FIG. 2 shows, in a more detailed manner, the structure of frequency matrix 24. The channel frequency data corresponding to the desired frequency and divisor information which is supplied to divider 20 from EEPROM memory 22 is supplied to a frequency to capacitance decoding logic block 26. This frequency to capacitance decoding logic supplies an output to selector switch driver logic 28 which selects various combinations of discrete capacitance from a capacitor array 30. These values are then added to the frequency determining resonant network of VCO 18. The output of capacitor array 30 may be one or any combination up to and including all of the capacitance. When added to the frequency determining circuit this achieves a course value of tuning for the frequency determining resonant circuit of VCO 18.
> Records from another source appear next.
**config.mk**
```make
export PLATFORM = sky130hd
export DESIGN_NAME = reg_file_mp
export DESIGN_NICKNAME = d
export VERILOG_FILES = /design/src/rtl/regfile_pkg.sv /design/src/rtl/reg_scoreboard.sv /design/src/rtl/reg_file_mp.sv
export SDC_FILE = /design/constraint.sdc
export NUM_CORES = 1
export LEC_CHECK = 0
export CORE_MARGIN = 1.5
export CORE_UTILIZATION = 65
export DETAILED_ROUTE_END_ITERATION = 6
export HOLD_SLACK_MARGIN = 0.15
export PLACE_DENSITY = 0.85
export REMOVE_ABC_BUFFERS = 1
export SKIP_CTS_REPAIR_TIMING = 1
export SLEW_MARGIN = 5
export SYNTH_ARGS = -nofsm -noshare
export SYNTH_HDL_FRONTEND = slang
export SYNTH_SLANG_ARGS = --single-unit
```
**constraint.sdc**
```tcl
create_clock -name clk -period 13.8 [get_ports clk]
set_clock_uncertainty 0.2 [all_clocks]
set_input_delay 3.45 -clock clk [delete_from_list [all_inputs] [get_ports clk]]
set_output_delay 3.45 -clock clk [all_outputs]
set_load 0.01 [all_outputs]
```
**src/rtl/regfile_pkg.sv**
```systemverilog
// Shared regfile defaults, CPU reset image and popcount helper.
// Pure declarations: no latency, no backpressure.
package regfile_pkg;

  localparam int DATA_W_DEF = 16;
  localparam int ADDR_W_DEF = 4;
  localparam int POP_MAX    = 256;

  // r15 down to r0; register i lives at [i*16 +: 16]
  localparam logic [16*16-1:0] CPU_RESET_IMAGE = {
    16'h0000, 16'h0000, 16'h0002, 16'hCCCC,
    16'h0000, 16'h0000, 16'h0000, 16'h8888,
    16'h00FF, 16'h6666, 16'h0040, 16'hF0FF,
    16'hF033, 16'h0050, 16'hFFFF, 16'h0000
  };

  function automatic int unsigned popcount(input logic [POP_MAX-1:0] v);
    int unsigned n;
    n = 0;
    for (int i = 0; i < POP_MAX; i++) begin
      if (v[i]) n++;
    end
    return n;
  endfunction

endpackage

```
**src/rtl/reg_scoreboard.sv**
```systemverilog
// Per-register busy scoreboard with registered busy count; set beats clear on the same address.
// Updates one edge after set/clear; no backpressure.
module reg_scoreboard
  import regfile_pkg::*;
#(
  parameter int ADDR_W  = ADDR_W_DEF,
  parameter int ZERO_R0 = 0
) (
  input  logic                     clk,
  input  logic                     rst,
  input  logic                     clrAEn,
  input  logic [ADDR_W-1:0]        clrAAddr,
  input  logic                     clrBEn,
  input  logic [ADDR_W-1:0]        clrBAddr,
  input  logic                     setEn,
  input  logic [ADDR_W-1:0]        setAddr,
  output logic [(1<<ADDR_W)-1:0]   busy,
  output logic [ADDR_W:0]          busyCnt
);

  localparam int DEPTH = 1 << ADDR_W;
  localparam int CNT_W = ADDR_W + 1;

  logic [DEPTH-1:0]   busyNext;
  logic [POP_MAX-1:0] popExt;

  always_comb begin
    busyNext = busy;
    if (clrAEn) busyNext[clrAAddr] = 1'b0;
    if (clrBEn) busyNext[clrBAddr] = 1'b0;
    if (setEn)  busyNext[setAddr]  = 1'b1;
    if (ZERO_R0 != 0) busyNext[0] = 1'b0;
    popExt = '0;
    popExt[DEPTH-1:0] = busyNext;
  end

  // Count is taken from the next-state vector so it lands on the same edge as busy
  always_ff @(posedge clk or negedge rst) begin
    if (!rst) begin
      busy    <= '0;
      busyCnt <= '0;
    end else begin
      busy    <= busyNext;
      busyCnt <= CNT_W'(popcount(popExt));
    end
  end

endmodule

```
**src/rtl/reg_file_mp.sv**
```systemverilog
// Multi-port register file: two prioritised write ports, NUM_RD combinational reads, busy scoreboard.
// Reads zero latency (optional same-cycle bypass); writes visible next cycle; no backpressure.
module reg_file_mp
  import regfile_pkg::*;
#(
  parameter int DATA_W  = DATA_W_DEF,
  parameter int ADDR_W  = ADDR_W_DEF,
  parameter int NUM_RD  = 3,
  parameter int BYPASS  = 1,
  parameter int ZERO_R0 = 0,
  parameter logic [(1<<ADDR_W)*DATA_W-1:0] RESET_IMAGE = '0
) (
  input  logic                     clk,
  input  logic                     rst,
  input  logic [NUM_RD*ADDR_W-1:0] rd_addr,
  output logic [NUM_RD*DATA_W-1:0] rd_data,
  output logic [NUM_RD-1:0]        rd_busy,
  input  logic                     wa_en,
  input  logic [ADDR_W-1:0]        wa_addr,
  input  logic [DATA_W-1:0]        wa_data,
  input  logic                     wb_en,
  input  logic [ADDR_W-1:0]        wb_addr,
  input  logic [DATA_W-1:0]        wb_data,
  input  logic                     sb_set,
  input  logic [ADDR_W-1:0]        sb_addr,
  output logic [ADDR_W:0]          busy_cnt,
  output logic                     wr_conflict
);

  localparam int DEPTH = 1 << ADDR_W;

  logic [DATA_W-1:0] regs [DEPTH];
  logic [DEPTH-1:0]  busy;
  logic              aOk, bOk, conflict, weA, weB;

  // Writes to a hard-wired r0 are dropped before arbitration, so they never conflict
  assign aOk      = wa_en && !((ZERO_R0 != 0) && (wa_addr == '0));
  assign bOk      = wb_en && !((ZERO_R0 != 0) && (wb_addr == '0));
  assign conflict = aOk && bOk && (wa_addr == wb_addr);
  assign weA      = aOk;
  assign weB      = bOk && !conflict;

  always_ff @(posedge clk or negedge rst) begin
    if (!rst) begin
      for (int i = 0; i < DEPTH; i++) begin
        regs[i] <= ((ZERO_R0 != 0) && (i == 0)) ? '0 : RESET_IMAGE[i*DATA_W +: DATA_W];
      end
      wr_conflict <= 1'b0;
    end else begin
      if (weA) regs[wa_addr] <= wa_data;
      if (weB) regs[wb_addr] <= wb_data;
      wr_conflict <= conflict;
    end
  end

  reg_scoreboard #(
    .ADDR_W  (ADDR_W),
    .ZERO_R0 (ZERO_R0)
  ) u_sb (
    .clk      (clk),
    .rst      (rst),
    .clrAEn   (wa_en),
    .clrAAddr (wa_addr),
    .clrBEn   (wb_en),
    .clrBAddr (wb_addr),
    .setEn    (sb_set),
    .setAddr  (sb_addr),
    .busy     (busy),
    .busyCnt  (busy_cnt)
  );

  for (genvar k = 0; k < NUM_RD; k++) begin : g_rd
    logic [ADDR_W-1:0] addr;
    logic [DATA_W-1:0] data;
    logic              busyBit;

    assign addr = rd_addr[k*ADDR_W +: ADDR_W];

    always_comb begin
      data    = regs[addr];
      busyBit = busy[addr];
      if (BYPASS != 0) begin
        if (weB && (wb_addr == addr)) data = wb_data;
        if (weA && (wa_addr == addr)) data = wa_data;
        if (((wa_en && (wa_addr == addr)) || (wb_en && (wb_addr == addr))) &&
            !(sb_set && (sb_addr == addr)))
          busyBit = 1'b0;
      end
      if ((ZERO_R0 != 0) && (addr == '0)) data = '0;
    end

    assign rd_data[k*DATA_W +: DATA_W] = data;
    assign rd_busy[k] = busyBit;
  end

endmodule

```
# Yosys cells after proc, flatten, opt, wreduce, memory -nomap -nowiden
# Cells that the tools add are included.
# W data, S select, Z words.
# word_totals
wordCells	157
ff_bits	278
in_bits	61
# classes
n_eq_ne	10
bitwise_logic	10
mux	57
magnitude_cmp	16
n_reduce_logical	30
addsub	15
# op_table
op	count
$bwmux W256	2
$mux W256	2
$mux W16	17
$bmux W16 S4	3
$demux W16 S4	2
$mux W5	14
$add A5 B1 Y5 const B	13
$eq A4 B4 Y1	10
$and A16 B16 Y16	2
$not A16 Y16	2
$lt A4 B5 Y1 const B	6
$ge A5 B5 Y1 const B	5
$not A4 Y5	5
$logic_and A1 B1 Y1	23
$or A16 B16 Y16	1
$bmux W1 S4	3
$demux W1 S4	3
$ge A4 B1 Y1 const B	3
$lt A5 B1 Y1 const B	2
$mux W1	10
$logic_not A1 Y1	4
$add A2 B1 Y3 const B	1
$logic_or A1 B1 Y1	3
$add A1 B1 Y2 const B	1
$mux W2	1

# Depth between registers and ports, before layout
# Gate-level depths: netlist of run 1.
# depth
depth_word	42
depth_mapped	46
ltp_nobuf	44

# Cells and area by module
# A second synthesis of run 1 with hierarchy kept.
# hier_totals
cells_unflattened	2260
area_unflattened_um2	22880.7
# by_module_without_submodules
mod	n_inst	cells_each	area_each_um2
reg_file_mp	1	1940	20105.5
reg_scoreboard	1	320	2775.2

# Worst setup path before layout of run 1
# No wires, ideal clock.
# synth_timing
kind	input -> register
from	input wa_addr[3]
to	register u_sb.busyCnt[4]
path_stages	45
t_required_ns	13.520
arrival_ns	11.241
slack_ns	2.279
setup_time_ns	0.080
cell_sequence	buf_2 -> or3b_1 -> buf_2 -> o221ai_1 -> nand2_1 -> inv_1 -> ha_1 -> buf_1 -> xnor2_4 -> ha_1 -> xnor2_1 -> mux2i_1 -> xor2_1 -> nor2_1 -> nor2_1 -> ha_1 -> a21oi_1 -> a211oi_1 -> [... 9 more ...] -> ha_1 -> inv_1 -> o2bb2ai_1 -> xnor2_1 -> a21oi_1 -> ha_1 -> nor2b_1 -> a21oi_1 -> xor2_1 -> mux2_2 -> ha_1 -> nand2_1 -> o21ai_0 -> ha_1 -> nand2_1 -> or4_1 -> mux2i_1 -> xnor2_1
# synth_between
elab_chain_cells	42
# synth_rtl
element	line	source
start: declaration	reg_file_mp.sv:19	input logic [ADDR_W-1:0] wa_addr,
$lt A4 B5 Y1 (implied by the code) or $ge A4 B1 Y1 (tied branches)	reg_scoreboard.sv:29	if (clrAEn) busyNext[clrAAddr] = 1'b0;
$logic_and A1 B1 Y1 (implied by the code)	reg_scoreboard.sv:29	
$mux W1 (implied by the code)	reg_scoreboard.sv:29	
$demux W1 S4 *	n/a	
$not A16 Y16 (no source line) *	n/a	
$and A16 B16 Y16 (no source line) *	n/a	
$mux W16 *	reg_scoreboard.sv:29	
$and A16 B16 Y16 (no source line)	n/a	
[... 26 more ...]	n/a	
$add A5 B1 Y5	regfile_pkg.sv:21	if (v[i]) n++;
$mux W5	regfile_pkg.sv:21	
$add A5 B1 Y5	regfile_pkg.sv:21	
$mux W5	regfile_pkg.sv:21	
$add A5 B1 Y5	regfile_pkg.sv:21	
$mux W5	regfile_pkg.sv:21	
$add A5 B1 Y5	regfile_pkg.sv:21	
$mux W5 *	regfile_pkg.sv:21	
end signal: assignment	reg_scoreboard.sv:44	busyCnt <= CNT_W'(popcount(popExt));
end: declaration	reg_scoreboard.sv:18	output logic [ADDR_W:0] busyCnt
# Every way passes the cells marked *; elsewhere a longest branch is shown, timed or not.

# Final worst setup path of run 1
# layout_timing
from	input wa_addr[2]
to	register u_sb.busyCnt[4]
# Same word-level chain as after synthesis.

==> impl_metrics.csv, run 1 <==
group,metric,value,unit
place,portBuffers,117,
run_status,status,"finished clean",
place,place_congestion,0.908,
clocking,path_clk_slew,0.06,ns
die,rows,67,
global_route,antenna_found_initial,1,
sta,setup-tns-final,0,ns
global_route,grt_pass1_wl,114000,um
place,dp_hpwl,43600,um
clocking,root_buffer,"clkbuf_16",
setup_path,cp.required,14.09,ns
detailed_routing,drtIter0Drc,2893,
setup_path,end_kind,"flop",
power,p_leak,9.81,nW
setup_path,regToRegStartpoint,"u_sb.busy[1]",
sta,setup_viol,0,
die,io_pins,118,
synth,synth_area,0.0224,mm2
sta,hold_viol,0,
detailed_routing,drt-total-wl,74900,um
detailed_routing,via_count,19008,
die,die_x,188,um
flow_run,cap_violations,0,
sta,max_slew_margin,0.196,
sta,max_freq,79.9,MHz
sta,tightest_slew,1.21,ns
finish,drive_gt1_frac,0.213,
setup_path,worst-path-stages,43,
setup_path,r2r-end,"u_sb.busyCnt[4]",
clocking,cts_tree,"yes",
synth,ys_warn_count,0,
detailed_routing,drc_errors,0,
setup_path,worstSetupPathType,"primary input to flop",
setup_path,worst-r2r-cell-count,40,
synth,ys_ff_latch,278,
die,dieArea,0.0355,mm2
die,fp.dieH,188,um
sta,rsz0062_at_grt,"no",
sta,slew_viol_final,0,
synth,synthArstFlopShare,1.00,
setup_path,setup.worst_path.start,"wa_addr[2]",
sta,fin_crit,12.51,ns
global_route,grt_pass1_vias,19344,
finish,antenna_cells,0,
die,start_util,0.663,
clocking,cts_buffers,30,
power,ir_drop,0.365,mV
synth,yosysSeqAreaShare,0.311,
setup_path,crit_end,"u_sb.busyCnt[4]",
detailed_routing,postRouteAntennaNets,0,
place,place_inst,2480,
global_route,overflow,0,
clocking,clock_latency,0.57,ns
setup_path,cpMaxStageDelayCell,"or3b_1",
setup_path,worstPathArrival,12.80,ns
setup_path,crit_path_max_incr_delay,0.59,ns
global_route,grt_max_degree,82,
finish,synthToLayoutAreaGrowth,10.7,%
detailed_routing,firstDrtPassIters,6,
clocking,clock_sinks,278,
synth,syn_avg_cell_area,10.7,um2
setup_path,startpoint_type,"primary input",
sta,finalCritPeriodShare,0.907,
power,p_per_area,178,mW/mm2
synth,synthDistinctLibCells,73,
setup_path,crit_family,"adder cells",
setup_path,cp_num_buf_inv,3,
setup_path,cp_max_fo,8,
finish,nNetsFinal,2140,
clocking,htree_levels,1,
setup_path,critPathMostFrequentCell,"ha_1",
finish,layout.cells.non_filler,2534,
worst_hold_path,holdCritPathClass,"flop to flop",
synth,ys.flop_type,"dfrtp_1",
global_route,grt_usage,0.428,
clocking,cts_buffer_depth,3,
setup_path,worst-r2r-setup-slack,5.00,ns
synth,synth_edf_count,0,
synth,netlist_instances,2092,
die,core,0.0337,mm2
finish,fillers,2186,
detailed_routing,viasPerCell,7.50,
detailed_routing,post_drt_wl_per_cell,29.6,um
[per-layer routing]
layer / part of all wire / track usage / wire length, um
met4: 0.087 / 0.307 / 6520
met1: 0.33 / 0.531 / 24400
met3: 0.14 / 0.126 / 10600
met5: 0.00017 / 0 / 13
met2: 0.44 / 0.645 / 33300
[worst min path at each step]
stage                            to  slack, ns  startpoint  depth (start not counted)
after global placement    regs[140]       0.38   regs[140]                          2
final                      regs[69]       0.41    regs[69]                          2
after global routing      regs[151]       0.44   regs[151]                          2
after floorplan            regs[80]       0.36    regs[80]                          2
after detailed placement   regs[21]       0.40    regs[21]                          2
after CTS                  regs[69]       0.41    regs[69]                          2
[logic make-up (layout without fill, tap and decap cells)]
group                    Yosys count  in the layout  share of synthesized area
multiplexers                     571            571                      0.399
AND/OR/NAND/NOR                  491            491                     0.0939
AO/OA/AOI/OAI                    388            388                     0.0958
flip-flops                       278            278                      0.311
buffers and inverters            251            245                     0.0439
XOR/XNOR                          98             98                     0.0480
adder cells (fa/ha/maj)           15             15                    0.00840
[cell usage in the layout (no fill, tap or decap), types with 3 or more instances in the layout]
cell type and n:
buf_2 3, xnor2_2 3, dfrtp_1 278, clkbuf_16 30, or3b_1 3, clkbuf_1 6, clkbuf_8 7, xnor2_1 43
xnor2_4 5, o21ai_0 319, a21oi_1 15, and2_1 9, nor4_2 3, o22ai_1 11, mux4_2 255, clkdlybuf4s50_1 107
nand2b_1 13, buf_4 62, mux2i_1 310, a21o_1 3, or4_1 3, or3_1 3, or2_2 11, xor2_1 40
nor4_1 7, nor2_2 26, mux2_2 6, nand3b_1 6, inv_1 15, inv_2 3, a211oi_1 5, bufinv_16 6
nand3_1 16, nor2_1 25, ha_1 15, nor2b_1 3, o221ai_1 6, nand2_1 346, nor3_1 5
[worst register-to-register path, delay by kind of cell (launching register included)]
family | cells | cell delay [ns]
adder cells (fa/ha/maj) | 8 | 2.47
multiplexers | 4 | 0.86
buffers and inverters | 1 | 0.07
XOR/XNOR | 8 | 1.57
AND/OR/NAND/NOR | 10 | 1.53
flip-flops | 1 | 0.42
AO/OA/AOI/OAI | 9 | 1.60
[power breakdown]
group / total [W] / internal, W / switching [W]
registers: 0.00125 / 0.00103 / 0.000222
logic: 0.00225 / 0.00117 / 0.00108
clock network: 0.000898 / 0.000548 / 0.000350
[sequential cells by signal (all words and copies together), names as in the netlist]
name / flops
regs: 256
u_sb.busy: 16
u_sb.busyCnt: 5
wr_conflict: 1
[area by class of cell]
type | instances | area [um2] | share of cell area
Sequential cell | 278 | 6960 | 0.281
Inverter | 18 | 67.6 | 0.00273
Tap cell | 448 | 561 | 0.0227
Clock inverter | 11 | 223 | 0.00900
Timing Repair Buffer | 173 | 1570 | 0.0633
Multi-Input combinational cell | 1563 | 14500 | 0.586
Clock buffer | 43 | 870 | 0.0352
[per-stage QoR]
step | hold WS, ns | util | setup WS (ns) | power, W | area [um2]
6_report | 0.409 | 0.734 | 1.29 | 0.00439 | 24700
5_1_grt | 0.444 | 0.734 | 0.606 | 0.00462 | 24700
4_1_cts | 0.409 | 0.734 | 1.37 | 0.00436 | 24700
3_5_place_dp | 0.396 | 0.702 | 0.838 | 0.00344 | 23600
3_3_place_gp | 0.376 | 0.702 | 1.26 | 0.00331 | 23600
2_1_floorplan | 0.357 | - | 2.51 | 0.00282 | 21400
[synth_stat cells (11+ instances only)]
library cell | n | area (um2)
mux4_2 | 255 | 5740
dfrtp_1 | 278 | 6960
nand3_1 | 16 | 80.1
xor2_1 | 40 | 350
o21ai_0 | 319 | 1600
nand2b_1 | 13 | 81.3
o22ai_1 | 11 | 68.8
xnor2_1 | 43 | 377
a21oi_1 | 15 | 75.1
nor2_1 | 49 | 184
or2_2 | 11 | 68.8
nand2_1 | 346 | 1300
buf_1 | 79 | 297
buf_2 | 11 | 55.1
ha_1 | 15 | 188
clkbuf_1 | 137 | 514
mux2i_1 | 310 | 3100
inv_1 | 15 | 56.3
No activity file was read; power rests on OpenSTA's default activity.
==> run 2, diff against run 1 <==
==> constraint.sdc (replaced) <==
create_clock -name clk -period 13.8 [get_ports clk]
set_clock_uncertainty 0.2 [all_clocks]
set_input_delay 3.45 -clock clk [delete_from_list [all_inputs] [get_ports clk]]
set_output_delay 3.45 -clock clk [all_outputs]
set_load 0.1 [all_outputs]
==> run 2 against run 1 <==
  * The flow now finishes with violations (DRC)
  * Die area is the same
  * Cell count is essentially flat
  * Routed wire length grew 1.6%
  * Critical path type unchanged
==> impl_metrics.csv, run 2 (same netlist as run 1, synthesis figures left out) <==
group,metric,value,unit
run_status,status,"finished with violations",
run_status,violations,"DRC",
clocking,root_buffer,"clkbuf_16",
detailed_routing,drt-total-wl,76100,um
global_route,grt_usage,0.433,
place,pre_cts_slack,0.865,ns
setup_path,critPathMostFrequentCell,"ha_1",
power,p_leak,9.82,nW
finish,synthToLayoutAreaGrowth,10.8,%
global_route,overflow,0,
finish,drive_gt1_frac,0.214,
global_route,use_met2,0.647,
setup_path,cp_max_fo,8,
clocking,path_clk_slew,0.06,ns
finish,largest_reg_flops,256,
sta,finalCritPeriodShare,0.902,
finish,layout.cells.non_filler,2536,
finish,final_cell_area,0.0248,mm2
clocking,clock_latency,0.59,ns
sta,setup-tns-final,0,ns
place,dpl_cell_area,0.0236,mm2
sta,rsz0062_at_grt,"no",
global_route,use_met3,0.145,
setup_path,worstSetupPathType,"primary input to flop",
worst_hold_path,min-delay-start,"regs[6]",
place,dp_hpwl,44400,um
finish,final_cell_mix,"nand2_1, o21ai_0, mux2i_1",
finish,final_common_cell,"nand2_1",
clocking,cts_tree,"yes",
power,p_per_area,194,mW/mm2
setup_path,crit_path_max_incr_delay,0.58,ns
global_route,grt_pass1_wl,115000,um
die,dieArea,0.0355,mm2
setup_path,worstPathArrival,12.76,ns
setup_path,startpoint_type,"primary input",
die,rows,67,
place,place_congestion,0.900,
sta,setup_slack,1.35,ns
global_route,grt_max_degree,177,
clocking,clock_sinks,278,
power,ir_drop,0.381,mV
die,start_util,0.663,
global_route,grt_pass1_vias,19396,
setup_path,setup.worst_path.start,"wa_addr[2]",
clocking,htree_levels,1,
finish,antenna_cells,0,
clocking,cts_buffers,31,
die,core,0.0337,mm2
setup_path,end_kind,"flop",
die,io_pins,118,
sta,setup_viol,0,
setup_path,cp.required,14.12,ns
sta,hold_viol,0,
sta,max_slew_margin,0.204,
detailed_routing,drtIter0Drc,2796,
die,die_x,188,um
worst_hold_path,holdCritPathClass,"flop to flop",
sta,slew_viol_final,0,
flow_run,cap_violations,0,
sta,fin_crit,12.45,ns
sta,tightest_slew,1.18,ns
sta,max_freq,80.3,MHz
detailed_routing,post_drt_wl_per_cell,30.0,um
place,portBuffers,117,
finish,nNetsFinal,2139,
setup_path,cpMaxStageDelayCell,"or3b_1",
detailed_routing,postRouteAntennaNets,0,
die,fp.dieH,188,um
setup_path,regToRegStartpoint,"u_sb.busy[1]",
clocking,cts_buffer_depth,3,
finish,regMostFlops,"regs",
place,place_inst,2478,
detailed_routing,viasPerCell,7.47,
detailed_routing,drc_errors,7,
global_route,antenna_found_initial,3,
detailed_routing,firstDrtPassIters,7,
finish,reg.largest.list,"regs (256), u_sb.busy (16), u_sb.busyCnt (5)",
global_route,met1_usage,0.523,
detailed_routing,via_count,18955,
global_route,top_usage_layer,"met2",
==> run 2: changes by cell type in the layout (fill, tap and decap cells not counted), sizes merged <==
cell / delta
clkinv: +3
buf: -2
bufinv: -1
clkbuf: +1
inv: +1
==> run 2: area by class of cell <==
| cell class | instances | area, um2 |
|---|---|---|
| multi-input combinational | 1563 | 14500 |
| fill | 2139 | 8940 |
| sequential | 278 | 6960 |
| timing repair buffer | 171 | 1560 |
| clock buffer | 44 | 905 |
| tap | 448 | 561 |
| clock inverter | 14 | 216 |
| inverter | 18 | 67.6 |
==> run 2: power by group <==
group / total, W / internal [W] / switching, W
logic: 0.00265 / 0.00117 / 0.00148
clock network: 0.000914 / 0.000550 / 0.000365
registers: 0.00125 / 0.00103 / 0.000221
==> run 2: worst paths after layout <==
check | end | slack (ns) | cells after the start
setup / recovery | u_sb.busyCnt[4] | 1.35 | 43
max in group asynchronous | u_sb.busy[3] | 9.17 | 2
min in group asynchronous | regs[168] | 2.68 | 1
setup reg to reg | u_sb.busyCnt[4] | 5.08 | 40
hold / removal | regs[6] | 0.41 | 2
hold reg to reg | regs[6] | 0.41 | 2
==> run 2: layer usage <==
layer | vias up | routed length, um
met4 | 4 | 6840
met1 | 9081 | 24600
met5 | - | 31
met3 | 502 | 11200
li1 | 7673 | -
met2 | 1695 | 33500
==> run 2: metrics by stage <==
stage / total power, W / utilization / hold WS [ns]
after floorplan: 0.00322 / - / 0.357
after global placement: 0.00371 / 0.702 / 0.377
after detailed placement: 0.00384 / 0.702 / 0.398
after CTS: 0.00477 / 0.735 / 0.414
after global routing: 0.00505 / 0.735 / 0.438
final: 0.00481 / 0.735 / 0.415
==> run 2: worst max-delay path: cells and delay by family <==
family                     cells  cell delay, ns
adders and majority gates      8            2.41
and+or+nand+nor               11            1.94
AOI/OAI and AO/OA              9            1.79
xor gates and xnor gates       8            1.57
muxes                          4            0.84
buffers and inverters          3            0.73
==> RTL edit (flow settings as in run 1) <==
The output `wr_conflict` loses its register stage (`wr_conflict` becomes a continuous assignment).
--- a/src/rtl/reg_file_mp.sv
+++ b/src/rtl/reg_file_mp.sv
@@ -45,13 +45,13 @@
       for (int i = 0; i < DEPTH; i++) begin
         regs[i] <= ((ZERO_R0 != 0) && (i == 0)) ? '0 : RESET_IMAGE[i*DATA_W +: DATA_W];
       end
-      wr_conflict <= 1'b0;
     end else begin
       if (weA) regs[wa_addr] <= wa_data;
       if (weB) regs[wb_addr] <= wb_data;
-      wr_conflict <= conflict;
     end
   end
+
+  assign wr_conflict = conflict;
 
   reg_scoreboard #(
     .ADDR_W  (ADDR_W),
Formal check against the unedited RTL: not equivalent (Yosys sat finds a counterexample within 4 cycles, from zero or initial values and one cycle with rst low).
==> RTL edit against run 1 <==
- cell area down 0.47%
- via count decreased by 0.43%
- largest cell class unchanged
- routed wire length is 2.5% lower
- worst setup slack got worse by 0.041 ns
- total power shrank 1.6%
- sequential cell count shrank 1
- count of clock-buffer cells in the layout shrank 3
- synthesized area shrank 0.11%
- critical path type unchanged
In operation, the frequency to capacitance decoding logic interprets from a predetermined value the appropriate capacitance which must be added to the VCO to enable the VCO to tune in a low power vernier manner to achieve the resultant frequency FQ. The selector switch driver logic responds to the freguency to capacitance decoding logic to merely select and latch which capacitors in the capacitor array 30 must be coupled into the circuit to achieve the course tuning.
Thus, it may be seen that for various frequencies, rather than tuning the VCO with a high voltage varactor network and correspondingly
consuming the power required to maintain it and combining that with an appropriate divisor in programmable divider 20, the present low power frequency synthesizer augments the tuning capability of the VCO circuit as it is driven by an outside voltage source with discrete capacitor values to alter the tuning. The normal phase locked loop in combination with the altered coarse tuning provides the appropriate programmable frequency control ratio so that the synthesizer may provide the final output frequency FQ in the appropriate range for desired operation. It will be clear to those skilled in the art that the switching in of the capacitor array requires considerably less power than the power required to drive the frequency determining resonant circuit of a VCO and maintain it at a fixed voltage and frequency output position for considerable lengths of time. Thus, it may be seen that the entire operation of the frequency synthesizer occurs with considerably less power consumed and may be operated with considerable lower voltages. What is claimed is:
Claims
1. A low voltage and low power frequency synthesizer including a memory containing divisor information, a variable divider phase locked loop responsive to the divisor information for controlling the output frequency of a voltage controlled oscillator comprising: memory means (22) containing information corresponding to the desired frequency and divisor information of the VCO; and frequency capacitance switch means (24) coupled between said memory and said VCO responsive to additional information to select a predetermined value of capacitance, said switch means further including means producing a coarse tuning frequency by augmenting the value of capacitance in the frequency determining network of the VCO, whereby a broad range of frequencies can be synthesized at lower voltages and maintained with lower power consumption with the phase locked loop operating to maintain the precision of the desired frequency.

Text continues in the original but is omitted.